1. 概要と主な相違点 2. UPGMAとは 3. 近隣結合木とは 4. UPGMAと近隣結合木の類似点 5. 横並びの比較 - 表形式でのUPGMAと近隣結合木 6. まとめ
バイオインフォマティクスには様々なクラスタリング手法がある。upgmaはunweighted pair grouping methodとarithmetic meanの略である。階層的なグループ化手法である。この方法は、SokalとMichenerによって紹介されました。系統樹を作成する上で最も高速な手法である。その結果、共通の祖先を持つ根付きの系統樹ができあがります。

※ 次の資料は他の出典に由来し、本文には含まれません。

**src/rtl/regs_pkg.sv**
```systemverilog
// Shared widths and types for the integer register-file writeback path.
package regs_pkg;

  localparam int XLEN   = 32;
  localparam int REG_AW = 5;
  localparam int NREGS  = 1 << REG_AW;

  typedef enum logic {
    WB_EX  = 1'b0,
    WB_MEM = 1'b1
  } wb_src_t;

endpackage

```
**src/rtl/regs_wb_ctrl_if.sv**
```systemverilog
// Bundle of the two writeback sources, the decode scoreboard hooks and the regs write port.
interface regs_wb_ctrl_if;
  import regs_pkg::*;

  // Handshake: a source raises valid with rd/data and holds all three stable until
  // it sees ready; a transfer happens on an edge where valid && ready, and ready is
  // never asserted without the matching valid.
  logic              ex_valid;
  logic              ex_ready;
  logic [REG_AW-1:0] ex_rd;
  logic [XLEN-1:0]   ex_data;

  logic              mem_valid;
  logic              mem_ready;
  logic [REG_AW-1:0] mem_rd;
  logic [XLEN-1:0]   mem_data;

  logic              sb_set;
  logic [REG_AW-1:0] sb_rd;
  logic [REG_AW-1:0] rs1;
  logic [REG_AW-1:0] rs2;
  logic              hazard;
  logic [NREGS-1:0]  busy;

  logic              w_en;
  logic [REG_AW-1:0] waddr;
  logic [XLEN-1:0]   wdata;

  modport master (
    output ex_valid, ex_rd, ex_data,
    output mem_valid, mem_rd, mem_data,
    output sb_set, sb_rd, rs1, rs2,
    input  ex_ready, mem_ready, hazard, busy,
    input  w_en, waddr, wdata
  );

  modport slave (
    input  ex_valid, ex_rd, ex_data,
    input  mem_valid, mem_rd, mem_data,
    input  sb_set, sb_rd, rs1, rs2,
    output ex_ready, mem_ready, hazard, busy,
    output w_en, waddr, wdata
  );

endinterface

```
**src/rtl/regs_scoreboard.sv**
```systemverilog
// Busy bit per architectural register: set at issue, cleared when regs commits the write.
module regs_scoreboard
  import regs_pkg::*;
(
  input  logic              clk,
  input  logic              rst,
  input  logic              set_en,
  input  logic [REG_AW-1:0] set_rd,
  input  logic              clr_en,
  input  logic [REG_AW-1:0] clr_rd,
  input  logic [REG_AW-1:0] rs1,
  input  logic [REG_AW-1:0] rs2,
  output logic [NREGS-1:0]  busy,
  output logic              hazard
);

  logic [NREGS-1:0] busy_q;
  logic [NREGS-1:0] busy_d;

  // Clear is applied first so a same-edge set of the same index wins; x0 is never marked.
  always_comb begin
    busy_d = busy_q;
    if (clr_en) begin
      busy_d[clr_rd] = 1'b0;
    end
    if (set_en && (set_rd != '0)) begin
      busy_d[set_rd] = 1'b1;
    end
  end

  always_ff @(posedge clk) begin
    if (rst) begin
      busy_q <= '0;
    end else begin
      busy_q <= busy_d;
    end
  end

  assign busy   = busy_q;
  assign hazard = busy_q[rs1] | busy_q[rs2];

endmodule

```
**src/rtl/regs_wb_ctrl.sv**
```systemverilog
// Round-robin arbiter between EX and LSU writebacks feeding the single regs write port.
module regs_wb_ctrl
  import regs_pkg::*;
(
  input  logic           clk,
  input  logic           rst,
  regs_wb_ctrl_if.slave  bus
);

  logic              last_mem_q;
  logic              last_mem_d;
  logic              w_en_q;
  logic              w_en_d;
  logic [REG_AW-1:0] waddr_q;
  logic [REG_AW-1:0] waddr_d;
  logic [XLEN-1:0]   wdata_q;
  logic [XLEN-1:0]   wdata_d;

  logic              grant;
  wb_src_t           grant_src;
  logic [REG_AW-1:0] sel_rd;
  logic [XLEN-1:0]   sel_data;

  // On a tie the source that did not win last time gets the port.
  always_comb begin
    grant     = 1'b0;
    grant_src = WB_EX;
    if (!rst) begin
      if (bus.ex_valid && bus.mem_valid) begin
        grant     = 1'b1;
        grant_src = last_mem_q ? WB_EX : WB_MEM;
      end else if (bus.mem_valid) begin
        grant     = 1'b1;
        grant_src = WB_MEM;
      end else if (bus.ex_valid) begin
        grant     = 1'b1;
        grant_src = WB_EX;
      end
    end
  end

  assign bus.ex_ready  = grant && (grant_src == WB_EX);
  assign bus.mem_ready = grant && (grant_src == WB_MEM);

  always_comb begin
    sel_rd   = bus.ex_rd;
    sel_data = bus.ex_data;
    if (grant_src == WB_MEM) begin
      sel_rd   = bus.mem_rd;
      sel_data = bus.mem_data;
    end
  end

  // x0 writes are accepted upstream but never reach regs.
  always_comb begin
    last_mem_d = last_mem_q;
    if (grant) begin
      last_mem_d = (grant_src == WB_MEM);
    end
    w_en_d  = grant && (sel_rd != '0);
    waddr_d = sel_rd;
    wdata_d = sel_data;
  end

  always_ff @(posedge clk) begin
    if (rst) begin
      last_mem_q <= 1'b0;
      w_en_q     <= 1'b0;
      waddr_q    <= '0;
      wdata_q    <= '0;
    end else begin
      last_mem_q <= last_mem_d;
      w_en_q     <= w_en_d;
      waddr_q    <= waddr_d;
      wdata_q    <= wdata_d;
    end
  end

  assign bus.w_en  = w_en_q;
  assign bus.waddr = waddr_q;
  assign bus.wdata = wdata_q;

  regs_scoreboard u_scoreboard (
    .clk    (clk),
    .rst    (rst),
    .set_en (bus.sb_set),
    .set_rd (bus.sb_rd),
    .clr_en (w_en_q),
    .clr_rd (waddr_q),
    .rs1    (bus.rs1),
    .rs2    (bus.rs2),
    .busy   (bus.busy),
    .hazard (bus.hazard)
  );

endmodule
```
**src/flat_wrapper.sv**
```systemverilog
// flat-port wrapper written by rule: the top's interface ports become plain ports
module regs_wb_ctrl_flat import regs_pkg::*;
  (clk, rst, bus_ex_valid, bus_ex_rd, bus_ex_data, bus_mem_valid, bus_mem_rd, bus_mem_data, bus_sb_set, bus_sb_rd, bus_rs1, bus_rs2, bus_ex_ready, bus_mem_ready, bus_hazard, bus_busy, bus_w_en, bus_waddr, bus_wdata);
  regs_wb_ctrl_if bus_i ();
  input  logic clk;
  input  logic rst;
  input wire logic [$bits(bus_i.ex_valid)-1:0] bus_ex_valid;
  input wire logic [$bits(bus_i.ex_rd)-1:0] bus_ex_rd;
  input wire logic [$bits(bus_i.ex_data)-1:0] bus_ex_data;
  input wire logic [$bits(bus_i.mem_valid)-1:0] bus_mem_valid;
  input wire logic [$bits(bus_i.mem_rd)-1:0] bus_mem_rd;
  input wire logic [$bits(bus_i.mem_data)-1:0] bus_mem_data;
  input wire logic [$bits(bus_i.sb_set)-1:0] bus_sb_set;
  input wire logic [$bits(bus_i.sb_rd)-1:0] bus_sb_rd;
  input wire logic [$bits(bus_i.rs1)-1:0] bus_rs1;
  input wire logic [$bits(bus_i.rs2)-1:0] bus_rs2;
  output wire logic [$bits(bus_i.ex_ready)-1:0] bus_ex_ready;
  output wire logic [$bits(bus_i.mem_ready)-1:0] bus_mem_ready;
  output wire logic [$bits(bus_i.hazard)-1:0] bus_hazard;
  output wire logic [$bits(bus_i.busy)-1:0] bus_busy;
  output wire logic [$bits(bus_i.w_en)-1:0] bus_w_en;
  output wire logic [$bits(bus_i.waddr)-1:0] bus_waddr;
  output wire logic [$bits(bus_i.wdata)-1:0] bus_wdata;
  assign bus_i.ex_valid = bus_ex_valid;
  assign bus_i.ex_rd = bus_ex_rd;
  assign bus_i.ex_data = bus_ex_data;
  assign bus_i.mem_valid = bus_mem_valid;
  assign bus_i.mem_rd = bus_mem_rd;
  assign bus_i.mem_data = bus_mem_data;
  assign bus_i.sb_set = bus_sb_set;
  assign bus_i.sb_rd = bus_sb_rd;
  assign bus_i.rs1 = bus_rs1;
  assign bus_i.rs2 = bus_rs2;
  assign bus_ex_ready = bus_i.ex_ready;
  assign bus_mem_ready = bus_i.mem_ready;
  assign bus_hazard = bus_i.hazard;
  assign bus_busy = bus_i.busy;
  assign bus_w_en = bus_i.w_en;
  assign bus_waddr = bus_i.waddr;
  assign bus_wdata = bus_i.wdata;
  regs_wb_ctrl u_core (.clk(clk), .rst(rst), .bus(bus_i));
endmodule
```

UPGMA法で系統樹を描く場合、すべての系統で進化速度が同じであると仮定する。したがって、UPGMAは重要な仮定である。しかし、この手法の最大の欠点は、木を構築する際に突然変異率が考慮されないことである。その代わり、突然変異率は一定であると仮定している。さらに、この仮説は「分子時計仮説」とも呼ばれている。そのため、実際の現場では、UPGMA法で構築された系統樹は正確で信頼性の高いものとは言えないかもしれない。
図01:UPGMAで描いた系統樹
UPGMA法では、ペアワイズ距離を考慮して系統樹を作成する。最初はそれぞれの種がクラスタとなり、進化的な距離が最も小さい2つのクラスタがペアを形成する。そのため、距離行列に依存する。アルゴリズム表現は、UPGMA法で描かれた系統樹のデータを解釈する上で重要な役割を担っている。

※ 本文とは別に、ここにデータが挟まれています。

===== src/rtl/seven_seg_pkg.sv =====
// Shared segment codes, conversion FSM state type and helpers for the 7-segment scan driver.
package seven_seg_pkg;

   typedef enum logic [1:0] {IDLE, CONV, COMMIT} conv_state_t;

   // Common-anode, active-low; bit7 = DP (off), bits6:0 = g..a
   localparam logic [7:0] SEG_DIGIT [0:9] = '{
      8'hC0, 8'hF9, 8'hA4, 8'hB0, 8'h99,
      8'h92, 8'h82, 8'hF8, 8'h80, 8'h90
   };
   localparam logic [7:0] SEG_DASH  = 8'hBF;
   localparam logic [7:0] SEG_BLANK = 8'hFF;

   function automatic logic [7:0] bcd_to_seg(input logic [3:0] d);
      logic [7:0] code;
      case (d)
         4'd0:    code = SEG_DIGIT[0];
         4'd1:    code = SEG_DIGIT[1];
         4'd2:    code = SEG_DIGIT[2];
         4'd3:    code = SEG_DIGIT[3];
         4'd4:    code = SEG_DIGIT[4];
         4'd5:    code = SEG_DIGIT[5];
         4'd6:    code = SEG_DIGIT[6];
         4'd7:    code = SEG_DIGIT[7];
         4'd8:    code = SEG_DIGIT[8];
         4'd9:    code = SEG_DIGIT[9];
         default: code = SEG_BLANK;
      endcase
      return code;
   endfunction

   function automatic int unsigned pow10(input int unsigned n);
      int unsigned r;
      r = 1;
      for (int unsigned i = 0; i < n; i++) r = r * 32'd10;
      return r;
   endfunction

endpackage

Neighbour-joining treeも系統樹の生成に用いられるクラスタリング手法の一つで、斉藤成也や根井正敏がこの手法を導入した先駆者である。UPGMAとは異なり、この手法では根のない木を生成することができる。また、本手法のクラスタリングは超距離に依存しない。しかし、系統樹を構築する際には、進化速度の変化が考慮される。そのため、この手法で描かれた樹木はばらつきがある。そのため、この方法では特殊な数学的アルゴリズムを用いて、これらの変化を評価する。
図02: 近隣結合法から作成した系統樹
この方法では、ツリーを構築する際に、各血統間の距離を個別に考慮する。各血統は、ツリー内で新たに構築されたノードを接続する。これらのノードはすべて、中央のノードに接続されています。そのため、新しいノードが出現した場合、中心ノードから新しいノードまでの距離が重要となり、アルゴリズムを用いて計算される。これらのアルゴリズムデータにより、新しいノードの位置が決定される。
UPGMAと隣接結合木の主な違いは、構築される木の種類である。つまり、UPGMAは根付き木を生成し、近接結合木は根付きでない木を生成する。さらに、UPGMAは信頼性の低い手法であるのに対し、近接結合木はUPGMAよりも信頼性の高い手法である。ここもUPGMAと近接結合木の違いですね。

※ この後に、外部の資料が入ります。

===== src/rtl/regfile_sequencer.sv =====
// regfile_sequencer: multi-cycle control FSM for the 8x8 register-file datapath.
// Define SEQ_TIMEOUT_EN to add the memory-wait abort counter (limit = TIMEOUT cycles).
`timescale 1ns/1ps
module regfile_sequencer #(
  parameter int unsigned TIMEOUT = 15
) (
  input  logic              CLK,
  input  logic              RESET,
  regfile_sequencer_if.slave bus
);
  localparam logic [2:0] IDLE      = 3'd0;
  localparam logic [2:0] DECODE    = 3'd1;
  localparam logic [2:0] MEMWAIT   = 3'd2;
  localparam logic [2:0] WRITEBACK = 3'd3;
  localparam logic [2:0] HALT_ST   = 3'd4;

  localparam logic [3:0] OP_NOP  = 4'd0;
  localparam logic [3:0] OP_ALU  = 4'd1;
  localparam logic [3:0] OP_LDI  = 4'd2;
  localparam logic [3:0] OP_LDM  = 4'd3;
  localparam logic [3:0] OP_STM  = 4'd4;
  localparam logic [3:0] OP_HALT = 4'd5;

  if ((TIMEOUT < 1) || (TIMEOUT > 255)) begin : g_timeout_range
    $error("regfile_sequencer: TIMEOUT must be within 1..255");
  end

  logic [2:0] state_r;
  logic [2:0] state_nxt_s;
  logic [3:0] opcode_r;
  logic [2:0] sa_r;
  logic [2:0] sb_r;
  logic [2:0] dr_r;
  logic [2:0] alu_op_r;
  logic [7:0] imm_r;
  logic [1:0] d_sel_r;
  logic [7:0] retired_r;
  logic       ld_r;
  logic       mem_req_r;
  logic       mem_we_r;
  logic       halted_r;
  logic       illegal_r;
  logic       accept_s;
  logic       retire_s;
  logic       timeout_s;
  logic       abort_s;

  function automatic logic [1:0] dsel_of(input logic [3:0] op);
    case (op)
      OP_LDI:  return 2'd1;
      OP_LDM:  return 2'd2;
      default: return 2'd0;
    endcase
  endfunction

  assign accept_s = (state_r == IDLE) && bus.INSTR_VALID;

`ifdef SEQ_TIMEOUT_EN
  logic [7:0] wait_cnt_r;
  assign timeout_s = (wait_cnt_r == 8'(TIMEOUT - 1));

  // Counts consecutive MEMWAIT cycles; restarts from zero on every new memory access.
  always_ff @(posedge CLK) begin
    if (RESET) begin
      wait_cnt_r <= 8'd0;
    end else if (state_r == MEMWAIT) begin
      wait_cnt_r <= wait_cnt_r + 8'd1;
    end else begin
      wait_cnt_r <= 8'd0;
    end
  end
`else
  assign timeout_s = 1'b0;
`endif

  // Next-state and retirement decode; a completing MEM_RDY wins over a same-cycle timeout.
  always_comb begin
    state_nxt_s = state_r;
    retire_s    = 1'b0;
    abort_s     = 1'b0;
    case (state_r)
      IDLE: begin
        if (bus.INSTR_VALID) state_nxt_s = DECODE;
        else                 state_nxt_s = IDLE;
      end
      DECODE: begin
        case (opcode_r)
          OP_NOP:         begin state_nxt_s = IDLE;    retire_s = 1'b1; end
          OP_ALU, OP_LDI: state_nxt_s = WRITEBACK;
          OP_LDM, OP_STM: state_nxt_s = MEMWAIT;
          OP_HALT:        begin state_nxt_s = HALT_ST; retire_s = 1'b1; end
          default:        state_nxt_s = IDLE;
        endcase
      end
      MEMWAIT: begin
        if (bus.MEM_RDY) begin
          if (opcode_r == OP_STM) begin
            state_nxt_s = IDLE;
            retire_s    = 1'b1;
          end else begin
            state_nxt_s = WRITEBACK;
          end
        end else if (timeout_s) begin
          state_nxt_s = IDLE;
          abort_s     = 1'b1;
        end else begin
          state_nxt_s = MEMWAIT;
        end
      end
      WRITEBACK: begin
        state_nxt_s = IDLE;
        retire_s    = 1'b1;
      end
      HALT_ST: state_nxt_s = HALT_ST;
      default: state_nxt_s = IDLE;
    endcase
  end

  // State, latched instruction fields and registered control outputs.
  always_ff @(posedge CLK) begin
    if (RESET) begin
      state_r   <= IDLE;
      opcode_r  <= 4'd0;
      sa_r      <= 3'd0;
      sb_r      <= 3'd0;
      dr_r      <= 3'd0;
      alu_op_r  <= 3'd0;
      imm_r     <= 8'd0;
      d_sel_r   <= 2'd0;
      retired_r <= 8'd0;
      ld_r      <= 1'b0;
      mem_req_r <= 1'b0;
      mem_we_r  <= 1'b0;
      halted_r  <= 1'b0;
      illegal_r <= 1'b0;
    end else begin
      state_r <= state_nxt_s;
      if (accept_s) begin
        opcode_r <= bus.INSTR[15:12];
        dr_r     <= bus.INSTR[11:9];
        sa_r     <= bus.INSTR[8:6];
        sb_r     <= bus.INSTR[5:3];
        alu_op_r <= bus.INSTR[2:0];
        imm_r    <= {5'b00000, bus.INSTR[2:0]};
        d_sel_r  <= dsel_of(bus.INSTR[15:12]);
      end
      ld_r      <= (state_nxt_s == WRITEBACK);
      mem_req_r <= (state_nxt_s == MEMWAIT);
      mem_we_r  <= (state_nxt_s == MEMWAIT) && (opcode_r == OP_STM);
      halted_r  <= (state_nxt_s == HALT_ST);
      // Undefined opcodes flag in their DECODE cycle; aborts flag in the first IDLE cycle.
      illegal_r <= (accept_s && (bus.INSTR[15:12] > OP_HALT)) || abort_s;
      if (retire_s) retired_r <= retired_r + 8'd1;
    end
  end

  assign bus.INSTR_READY = (state_r == IDLE);
  assign bus.SA          = sa_r;
  assign bus.SB          = sb_r;
  assign bus.DR          = dr_r;
  assign bus.LD          = ld_r;
  assign bus.D_SEL       = d_sel_r;
  assign bus.IMM         = imm_r;
  assign bus.ALU_OP      = alu_op_r;
  assign bus.MEM_REQ     = mem_req_r;
  assign bus.MEM_WE      = mem_we_r;
  assign bus.HALTED      = halted_r;
  assign bus.ILLEGAL     = illegal_r;
  assign bus.RETIRED     = retired_r;
endmodule


===== src/flat_wrapper.sv =====
// flat-port wrapper written by rule: the top's interface ports become plain ports
module regfile_sequencer_flat 
#(
  parameter int unsigned TIMEOUT = 15
)
  (CLK, RESET, bus_INSTR, bus_INSTR_VALID, bus_MEM_RDY, bus_INSTR_READY, bus_SA, bus_SB, bus_DR, bus_LD, bus_D_SEL, bus_IMM, bus_ALU_OP, bus_MEM_REQ, bus_MEM_WE, bus_HALTED, bus_ILLEGAL, bus_RETIRED);
  regfile_sequencer_if bus_i ();
  input  logic CLK;
  input  logic RESET;
  input wire logic [$bits(bus_i.INSTR)-1:0] bus_INSTR;
  input wire logic [$bits(bus_i.INSTR_VALID)-1:0] bus_INSTR_VALID;
  input wire logic [$bits(bus_i.MEM_RDY)-1:0] bus_MEM_RDY;
  output wire logic [$bits(bus_i.INSTR_READY)-1:0] bus_INSTR_READY;
  output wire logic [$bits(bus_i.SA)-1:0] bus_SA;
  output wire logic [$bits(bus_i.SB)-1:0] bus_SB;
  output wire logic [$bits(bus_i.DR)-1:0] bus_DR;
  output wire logic [$bits(bus_i.LD)-1:0] bus_LD;
  output wire logic [$bits(bus_i.D_SEL)-1:0] bus_D_SEL;
  output wire logic [$bits(bus_i.IMM)-1:0] bus_IMM;
  output wire logic [$bits(bus_i.ALU_OP)-1:0] bus_ALU_OP;
  output wire logic [$bits(bus_i.MEM_REQ)-1:0] bus_MEM_REQ;
  output wire logic [$bits(bus_i.MEM_WE)-1:0] bus_MEM_WE;
  output wire logic [$bits(bus_i.HALTED)-1:0] bus_HALTED;
  output wire logic [$bits(bus_i.ILLEGAL)-1:0] bus_ILLEGAL;
  output wire logic [$bits(bus_i.RETIRED)-1:0] bus_RETIRED;
  assign bus_i.INSTR = bus_INSTR;
  assign bus_i.INSTR_VALID = bus_INSTR_VALID;
  assign bus_i.MEM_RDY = bus_MEM_RDY;
  assign bus_INSTR_READY = bus_i.INSTR_READY;
  assign bus_SA = bus_i.SA;
  assign bus_SB = bus_i.SB;
  assign bus_DR = bus_i.DR;
  assign bus_LD = bus_i.LD;
  assign bus_D_SEL = bus_i.D_SEL;
  assign bus_IMM = bus_i.IMM;
  assign bus_ALU_OP = bus_i.ALU_OP;
  assign bus_MEM_REQ = bus_i.MEM_REQ;
  assign bus_MEM_WE = bus_i.MEM_WE;
  assign bus_HALTED = bus_i.HALTED;
  assign bus_ILLEGAL = bus_i.ILLEGAL;
  assign bus_RETIRED = bus_i.RETIRED;
  regfile_sequencer #(.TIMEOUT(TIMEOUT)) u_core (.CLK(CLK), .RESET(RESET), .bus(bus_i));
endmodule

以下のインフォグラフィックは、UPGMAとネイバーコネクションツリーの違いをまとめたものです。
系統樹を構成する手法として、UPGMA法と近隣結合樹法がある。UPGMA法は進化率を考慮しないが、近隣結合樹法は進化率を考慮して樹を構成する。その結果、NJ-tree法で得られる系統樹は、高い複雑性と信頼性を持っている。しかし、UPGMA法ほど高速ではありません。さらに、UPGMAとneighbor-joining treeの重要な違いは、それぞれの手法で生成される木の種類に依存する。uPGMAは根付きの系統樹を生成し、neighbor-joining tree法は根のない系統樹を生成する。
1. Pavlopoulos, Georgios A et al."A reference guide to tree analysis and visualization", BioData Mining, BioMed Central, 2010年2月22日, こちらからご覧いただけます。